In the code above, you may opt to comment out any/all modules you are not planning to use for the study or just remove that module's code all together from the CreateStrategusAnalysisSpecification.R. This script will serve as a reference for how you created the analysis specification for the study and it is not used by 👩‍🔬 Site Participant.

Finally you will see the code to save the analysis specification as shown here:

ParallelLogger::saveSettingsToJson(
  analysisSpecifications, 
  file.path("inst", "sampleStudy", "sampleStudyAnalysisSpecification.json")
)

You will want to modify the code above to save your analysis specification to the root of the inst folder (or anywhere else you feel is appropriate off of the inst folder). Its also advisable to remove the inst/sampleStudy resources once you've tested your study.

Executing the study

The instructions for Study Execution are found in a seperate file. This file will require an update to reflect the way in which you'd like to have users execute your study. For example you will find placeholders for YourNetworkStudyName in that document which should be replaced with something appropriate for your study. Additionally, you may have different analysis specifictions in your study and you can detail that in this file. It may also be easier for 👩‍🔬 Site Participants if you include this information directly in the README.md of your project.

Working with results

Once you have results for the study, see the Working With Results vignette which details how to load the results into a PostgreSQL database and use Shiny to view the results. This guide assumes you have access to a PostgreSQL database with access to create a new schema to hold the results of the study. We'll refer to this as the results schema. Each study's results should be stored in their own schema to prevent any data collision.
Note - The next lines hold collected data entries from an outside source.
**src/hw/rtl/ms_timer_callback_table_unit_defines.svh**
```systemverilog
// Assertion macros shared by the timer table RTL.
`ifndef MS_TIMER_CALLBACK_TABLE_UNIT_DEFINES_SVH
`define MS_TIMER_CALLBACK_TABLE_UNIT_DEFINES_SVH

// Same-cycle implication, checked on i_clk and disabled while i_rst_n is low.
`define MS_TMR_ASSERT_IMP(lbl, ante, cons, msg) \
    lbl: assert property (@(posedge i_clk) disable iff (!i_rst_n) (ante) |-> (cons)) \
        else $error(msg);

// Next-cycle implication, checked on i_clk and disabled while i_rst_n is low.
`define MS_TMR_ASSERT_NXT(lbl, ante, cons, msg) \
    lbl: assert property (@(posedge i_clk) disable iff (!i_rst_n) (ante) |=> (cons)) \
        else $error(msg);

`endif

```
**src/hw/rtl/ms_tmr_pkg.sv**
```systemverilog
// Types and constants for the millisecond timer callback table.
package ms_tmr_pkg;

    localparam int ID_W      = 8;
    localparam int PER_W     = 16;
    localparam int TIME_W    = 32;
    localparam int SLOT_W    = 3;
    localparam int MAX_FIRES = 8;
    localparam int FCNT_W    = 4;

    typedef enum logic [1:0] {
        OP_TICK       = 2'd0,
        OP_START_CONT = 2'd1,
        OP_START_ONE  = 2'd2,
        OP_HALT       = 2'd3
    } t_op;

    typedef enum logic [1:0] {
        KIND_START_ACK = 2'd0,
        KIND_HALT_ACK  = 2'd1,
        KIND_FIRED     = 2'd2,
        KIND_NONE      = 2'd3
    } t_kind;

    // One table entry as held in the slot memory.
    typedef struct packed {
        logic [ID_W-1:0]   id;
        logic [PER_W-1:0]  period;
        logic [TIME_W-1:0] due;
    } t_slot_word;

    localparam int WORD_W = $bits(t_slot_word);

    typedef struct packed {
        logic [TIME_W-1:0] add_a;
        logic [PER_W-1:0]  add_b;
        logic [TIME_W-1:0] cmp_a;
        logic [TIME_W-1:0] cmp_b;
    } t_alu_in;

    typedef struct packed {
        logic [TIME_W-1:0] sum;
        logic              le;
    } t_alu_out;

endpackage

```
**src/hw/rtl/ms_timer_callback_table_unit.sv**
```systemverilog
// Top level of the millisecond timer callback table.
// Usage: one input channel (i_in_valid / o_in_stall) carries items with an op,
// a callback id and a period. One output channel (o_out_valid / i_out_stall)
// carries result items; o_last marks the final result of each input item.
// A start takes the lowest free slot and answers with one ack (status 1 when
// the table is full). A halt frees every slot with the given id and answers
// with one ack. A tick advances the millisecond time by one and then walks the
// table, giving one fired result per due slot (at most eight are reported) or
// a single "nothing fired" result.
// Timing: the block works on one item at a time and holds o_in_stall high
// from the cycle after acceptance until the item's final result is loaded
// into the output register, for longer when the output stalls; the next item
// can be taken in the cycle after that. The slot memory has a single read
// port and is walked one slot per cycle through the shared adder/comparator
// unless the walk pauses as below. The output register lets a new item be
// accepted while the last result of the previous item still waits. When the
// receiver stalls, the output register holds its result and the walk pauses
// at a reported fire while an earlier fire is still held. Reset (synchronous,
// active low) sets the time to zero, marks every slot free and empties the
// output register.
`include "ms_timer_callback_table_unit_defines.svh"

module ms_timer_callback_table_unit #(
    parameter int SLOTS = 8
) (
    input  logic        i_clk,
    input  logic        i_rst_n,
    input  logic        i_in_valid,
    output logic        o_in_stall,
    input  logic [1:0]  i_op,
    input  logic [7:0]  i_callback_id,
    input  logic [15:0] i_period_ms,
    output logic        o_out_valid,
    input  logic        i_out_stall,
    output logic [1:0]  o_kind,
    output logic        o_status,
    output logic [2:0]  o_slot,
    output logic [7:0]  o_fired_id,
    output logic [31:0] o_time_ms,
    output logic        o_last
);

    localparam int IDX_W = (SLOTS > 1) ? $clog2(SLOTS) : 1;
    localparam int CNT_W = $clog2(SLOTS + 1);
    localparam int ID_W  = ms_tmr_pkg::ID_W;
    localparam int PER_W = ms_tmr_pkg::PER_W;
    localparam int TM_W  = ms_tmr_pkg::TIME_W;
    localparam int SL_W  = ms_tmr_pkg::SLOT_W;
    localparam int FC_W  = ms_tmr_pkg::FCNT_W;

    typedef enum logic [1:0] {
        S_IDLE,
        S_SCAN,
        S_FIN
    } t_state;

    // Control state.
    t_state            r_state,    n_state;
    logic [TM_W-1:0]   r_now,      n_now;
    logic [SLOTS-1:0]  r_valid,    n_valid;
    logic [CNT_W-1:0]  r_rd_idx,   n_rd_idx;
    logic              r_chk_vld,  n_chk_vld;
    logic [FC_W-1:0]   r_fcnt,     n_fcnt;
    logic              r_pend_vld, n_pend_vld;
    logic              r_out_vld,  n_out_vld;

    // Payload registers.
    ms_tmr_pkg::t_op   r_op,       n_op;
    logic [ID_W-1:0]   r_id,       n_id;
    logic [PER_W-1:0]  r_per,      n_per;
    logic [IDX_W-1:0]  r_chk_idx,  n_chk_idx;
    ms_tmr_pkg::t_kind r_pend_kind, n_pend_kind;
    logic              r_pend_status, n_pend_status;
    logic [SL_W-1:0]   r_pend_slot, n_pend_slot;
    logic [ID_W-1:0]   r_pend_id,  n_pend_id;
    ms_tmr_pkg::t_kind r_out_kind, n_out_kind;
    logic              r_out_status, n_out_status;
    logic [SL_W-1:0]   r_out_slot, n_out_slot;
    logic [ID_W-1:0]   r_out_id,   n_out_id;
    logic [TM_W-1:0]   r_out_time, n_out_time;
    logic              r_out_last, n_out_last;

    // Slot memory and shared arithmetic.
    logic                   w_wr_en;
    logic [IDX_W-1:0]       w_wr_addr;
    ms_tmr_pkg::t_slot_word w_wr_word;
    logic                   w_rd_en;
    logic [IDX_W-1:0]       w_rd_addr;
    ms_tmr_pkg::t_slot_word w_rd_word;
    ms_tmr_pkg::t_alu_in    w_alu_in;
    ms_tmr_pkg::t_alu_out   w_alu_out;

    logic                   w_in_acc;
    logic                   w_out_busy;
    logic                   w_is_start;
    logic                   w_hit;
    logic                   w_report;
    logic                   w_adv;
    logic [IDX_W-1:0]       w_scan_idx;
    logic [IDX_W+SL_W-1:0]  w_scan_ext;
    logic [IDX_W+SL_W-1:0]  w_chk_ext;

    ms_tmr_ram #(
        .WIDTH (ms_tmr_pkg::WORD_W),
        .DEPTH (SLOTS)
    ) u_slot_ram (
        .i_clk     (i_clk),
        .i_wr_en   (w_wr_en),
        .i_wr_addr (w_wr_addr),
        .i_wr_data (w_wr_word),
        .i_rd_en   (w_rd_en),
        .i_rd_addr (w_rd_addr),
        .o_rd_data (w_rd_word)
    );

    ms_tmr_alu u_alu (
        .i_req (w_alu_in),
        .o_res (w_alu_out)
    );

    assign o_in_stall = (r_state != S_IDLE);
    assign w_in_acc   = i_in_valid && !o_in_stall;
    assign w_out_busy = r_out_vld && i_out_stall;
    assign w_is_start = (r_op == ms_tmr_pkg::OP_START_CONT) ||
                        (r_op == ms_tmr_pkg::OP_START_ONE);

    assign w_scan_idx = r_rd_idx[IDX_W-1:0];
    assign w_scan_ext = {{SL_W{1'b0}}, w_scan_idx};
    assign w_chk_ext  = {{SL_W{1'b0}}, r_chk_idx};

    // A start adds the delay to the current time; a walk adds a slot's period
    // to its due time. The compare always checks the slot just read.
    always_comb begin
        w_alu_in.add_a = w_is_start ? r_now : w_rd_word.due;
        w_alu_in.add_b = w_is_start ? r_per : w_rd_word.period;
        w_alu_in.cmp_a = w_rd_word.due;
        w_alu_in.cmp_b = r_now;
    end

    assign w_hit    = r_chk_vld && r_valid[r_chk_idx] && w_alu_out.le;
    assign w_report = w_hit && (r_fcnt < FC_W'(ms_tmr_pkg::MAX_FIRES));
    // The walk pauses only when a second fire must push the held one out
    // while the output register is still occupied.
    assign w_adv    = !(w_report && r_pend_vld && w_out_busy);

    always_comb begin
        n_state       = r_state;
        n_now         = r_now;
        n_valid       = r_valid;
        n_rd_idx      = r_rd_idx;
        n_chk_vld     = r_chk_vld;
        n_chk_idx     = r_chk_idx;
        n_fcnt        = r_fcnt;
        n_pend_vld    = r_pend_vld;
        n_op          = r_op;
        n_id          = r_id;
        n_per         = r_per;
        n_pend_kind   = r_pend_kind;
        n_pend_status = r_pend_status;
        n_pend_slot   = r_pend_slot;
        n_pend_id     = r_pend_id;
        n_out_vld     = r_out_vld;
        n_out_kind    = r_out_kind;
        n_out_status  = r_out_status;
        n_out_slot    = r_out_slot;
        n_out_id      = r_out_id;
        n_out_time    = r_out_time;
        n_out_last    = r_out_last;
        w_wr_en       = 1'b0;
        w_wr_addr     = r_chk_idx;
        w_wr_word     = w_rd_word;
        w_rd_en       = 1'b0;
        w_rd_addr     = w_scan_idx;

        if (r_out_vld && !i_out_stall) begin
            n_out_vld = 1'b0;
        end

        unique case (r_state)
            S_IDLE: begin
                if (w_in_acc) begin
                    n_op       = ms_tmr_pkg::t_op'(i_op);
                    n_id       = i_callback_id;
                    n_per      = i_period_ms;
                    n_rd_idx   = '0;
                    n_chk_vld  = 1'b0;
                    n_fcnt     = '0;
                    n_pend_vld = 1'b0;
                    n_state    = S_SCAN;
                    if (ms_tmr_pkg::t_op'(i_op) == ms_tmr_pkg::OP_TICK) begin
                        n_now = r_now + TM_W'(1);
                    end
                end
            end

            S_SCAN: begin
                if (w_is_start) begin
                    // Look for the lowest free slot, one per cycle.
                    if (!r_valid[w_scan_idx]) begin
                        w_wr_en          = 1'b1;
                        w_wr_addr        = w_scan_idx;
                        w_wr_word.id     = r_id;
                        w_wr_word.period = (r_op == ms_tmr_pkg::OP_START_CONT) ?
                                           r_per : '0;
                        w_wr_word.due    = w_alu_out.sum;
                        n_valid[w_scan_idx] = 1'b1;
                        n_pend_kind   = ms_tmr_pkg::KIND_START_ACK;
                        n_pend_status = 1'b0;
                        n_pend_slot   = w_scan_ext[SL_W-1:0];
                        n_pend_id     = '0;
                        n_state       = S_FIN;
                    end else if (r_rd_idx == CNT_W'(SLOTS - 1)) begin
                        n_pend_kind   = ms_tmr_pkg::KIND_START_ACK;
                        n_pend_status = 1'b1;
                        n_pend_slot   = '0;
                        n_pend_id     = '0;
                        n_state       = S_FIN;
                    end else begin
                        n_rd_idx = r_rd_idx + CNT_W'(1);
                    end
                end else if (w_adv) begin
                    // Read stage runs one slot ahead of the check stage.
                    w_rd_en   = (r_rd_idx < CNT_W'(SLOTS));
                    n_chk_vld = w_rd_en;
                    n_chk_idx = w_scan_idx;
                    if (w_rd_en) begin
                        n_rd_idx = r_rd_idx + CNT_W'(1);
                    end

                    if (r_chk_vld) begin
                        if (r_op == ms_tmr_pkg::OP_HALT) begin
                            if (r_valid[r_chk_idx] && (w_rd_word.id == r_id)) begin
                                n_valid[r_chk_idx] = 1'b0;
                            end
                        end else if (w_hit) begin
                            if (w_rd_word.period == '0) begin
                                n_valid[r_chk_idx] = 1'b0;
                            end else begin
                                w_wr_en       = 1'b1;
                                w_wr_addr     = r_chk_idx;
                                w_wr_word.due = w_alu_out.sum;
                            end
                            if (w_report) begin
                                // The held fire is not the last one; send it on.
                                if (r_pend_vld) begin
                                    n_out_vld    = 1'b1;
                                    n_out_kind   = r_pend_kind;
                                    n_out_status = r_pend_status;
                                    n_out_slot   = r_pend_slot;
                                    n_out_id     = r_pend_id;
                                    n_out_time   = r_now;
                                    n_out_last   = 1'b0;
                                end
                                n_pend_vld    = 1'b1;
                                n_pend_kind   = ms_tmr_pkg::KIND_FIRED;
                                n_pend_status = 1'b0;
                                n_pend_slot   = w_chk_ext[SL_W-1:0];
                                n_pend_id     = w_rd_word.id;
                                n_fcnt        = r_fcnt + FC_W'(1);
                            end
                        end
                    end

                    if (!w_rd_en && !r_chk_vld) begin
                        n_state = S_FIN;
                    end
                end
            end

            S_FIN: begin
                if (!w_out_busy) begin
                    n_out_vld  = 1'b1;
                    n_out_time = r_now;
                    n_out_last = 1'b1;
                    if (r_op == ms_tmr_pkg::OP_HALT) begin
                        n_out_kind   = ms_tmr_pkg::KIND_HALT_ACK;
                        n_out_status = 1'b0;
                        n_out_slot   = '0;
                        n_out_id     = '0;
                    end else if (w_is_start || r_pend_vld) begin
                        n_out_kind   = r_pend_kind;
                        n_out_status = r_pend_status;
                        n_out_slot   = r_pend_slot;
                        n_out_id     = r_pend_id;
                    end else begin
                        n_out_kind   = ms_tmr_pkg::KIND_NONE;
                        n_out_status = 1'b0;
                        n_out_slot   = '0;
                        n_out_id     = '0;
                    end
                    n_pend_vld = 1'b0;
                    n_state    = S_IDLE;
                end
            end

            default: begin
                n_state = S_IDLE;
            end
        endcase
    end

    always_ff @(posedge i_clk) begin
        if (!i_rst_n) begin
            r_state    <= S_IDLE;
            r_now      <= '0;
            r_valid    <= '0;
            r_rd_idx   <= '0;
            r_chk_vld  <= 1'b0;
            r_fcnt     <= '0;
            r_pend_vld <= 1'b0;
            r_out_vld  <= 1'b0;
        end else begin
            r_state    <= n_state;
            r_now      <= n_now;
            r_valid    <= n_valid;
            r_rd_idx   <= n_rd_idx;
            r_chk_vld  <= n_chk_vld;
            r_fcnt     <= n_fcnt;
            r_pend_vld <= n_pend_vld;
            r_out_vld  <= n_out_vld;
        end
        r_op          <= n_op;
        r_id          <= n_id;
        r_per         <= n_per;
        r_chk_idx     <= n_chk_idx;
        r_pend_kind   <= n_pend_kind;
        r_pend_status <= n_pend_status;
        r_pend_slot   <= n_pend_slot;
        r_pend_id     <= n_pend_id;
        r_out_kind    <= n_out_kind;
        r_out_status  <= n_out_status;
        r_out_slot    <= n_out_slot;
        r_out_id      <= n_out_id;
        r_out_time    <= n_out_time;
        r_out_last    <= n_out_last;
    end

    assign o_out_valid = r_out_vld;
    assign o_kind      = r_out_kind;
    assign o_status    = r_out_status;
    assign o_slot      = r_out_slot;
    assign o_fired_id  = r_out_id;
    assign o_time_ms   = r_out_time;
    assign o_last      = r_out_last;

    `MS_TMR_ASSERT_NXT(a_tick_advances_time, w_in_acc && (i_op == ms_tmr_pkg::OP_TICK), r_now == $past(r_now) + 32'd1, "tick did not advance the time by one")
    `MS_TMR_ASSERT_IMP(a_fire_count_bound, 1'b1, r_fcnt <= FC_W'(ms_tmr_pkg::MAX_FIRES), "reported fire count exceeds its limit")
    `MS_TMR_ASSERT_IMP(a_idle_pipe_empty, r_state == S_IDLE, !r_chk_vld, "check stage busy while idle")
    `MS_TMR_ASSERT_IMP(a_status_start_only, o_out_valid && (o_kind != ms_tmr_pkg::KIND_START_ACK), !o_status, "full status on a result that is not a start ack")

endmodule

```
**src/hw/rtl/ms_tmr_ram.sv**
```systemverilog
// Generic single-write, single-read RAM with registered read data.
module ms_tmr_ram #(
    parameter  int WIDTH  = 56,
    parameter  int DEPTH  = 8,
    localparam int ADDR_W = (DEPTH > 1) ? $clog2(DEPTH) : 1
) (
    input  logic              i_clk,
    input  logic              i_wr_en,
    input  logic [ADDR_W-1:0] i_wr_addr,
    input  logic [WIDTH-1:0]  i_wr_data,
    input  logic              i_rd_en,
    input  logic [ADDR_W-1:0] i_rd_addr,
    output logic [WIDTH-1:0]  o_rd_data
);

    logic [WIDTH-1:0] r_mem [DEPTH];
    logic [WIDTH-1:0] r_rd_data;

    always_ff @(posedge i_clk) begin
        if (i_wr_en) begin
            r_mem[i_wr_addr] <= i_wr_data;
        end
        if (i_rd_en) begin
            r_rd_data <= r_mem[i_rd_addr];
        end
    end

    assign o_rd_data = r_rd_data;

endmodule

```
**src/hw/rtl/ms_tmr_alu.sv**
```systemverilog
// Shared due-time adder and unsigned due-versus-now comparator.
module ms_tmr_alu (
    input  ms_tmr_pkg::t_alu_in  i_req,
    output ms_tmr_pkg::t_alu_out o_res
);

    // The period is zero-extended; the sum wraps modulo 2^32.
    assign o_res.sum = i_req.add_a
                     + {{(ms_tmr_pkg::TIME_W - ms_tmr_pkg::PER_W){1'b0}}, i_req.add_b};
    assign o_res.le  = (i_req.cmp_a <= i_req.cmp_b);

endmodule
```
  • CreateResultsDataModel.R: This script will create the results data model tables based on your analysis specification for the study. This script assumes you have set up your results schema ahead of time and have a database account with permissions to create tables.
  • UploadResults.R: This script will iterate over the files in the "results" subfolder and upload the results to your results schema tables. This script assumes that you have successfully created the results tables by running the CreateResultsDataModel.R script (or thorugh some other mechanism for creating the tables).
  • app.R: This is the Shiny results viewer which will query the results schema to obtain results. This script may require modification to remove any modules that were not used in your study.

Running EvidenceSynthesis

If your study involves population-level estimation, you will want to run the HADES EvidenceSynthesis module to produce a meta-analysis for the databases involved in the study. The HADES EvidenceSynthesis module is designed to run off of the results schema once all of the results are uploaded.

The EvidenceSynthesis.R script contains the code for defining the EvidenceSynthesis analysis, executing the analysis against the results schema and code to create the results tables and upload the results.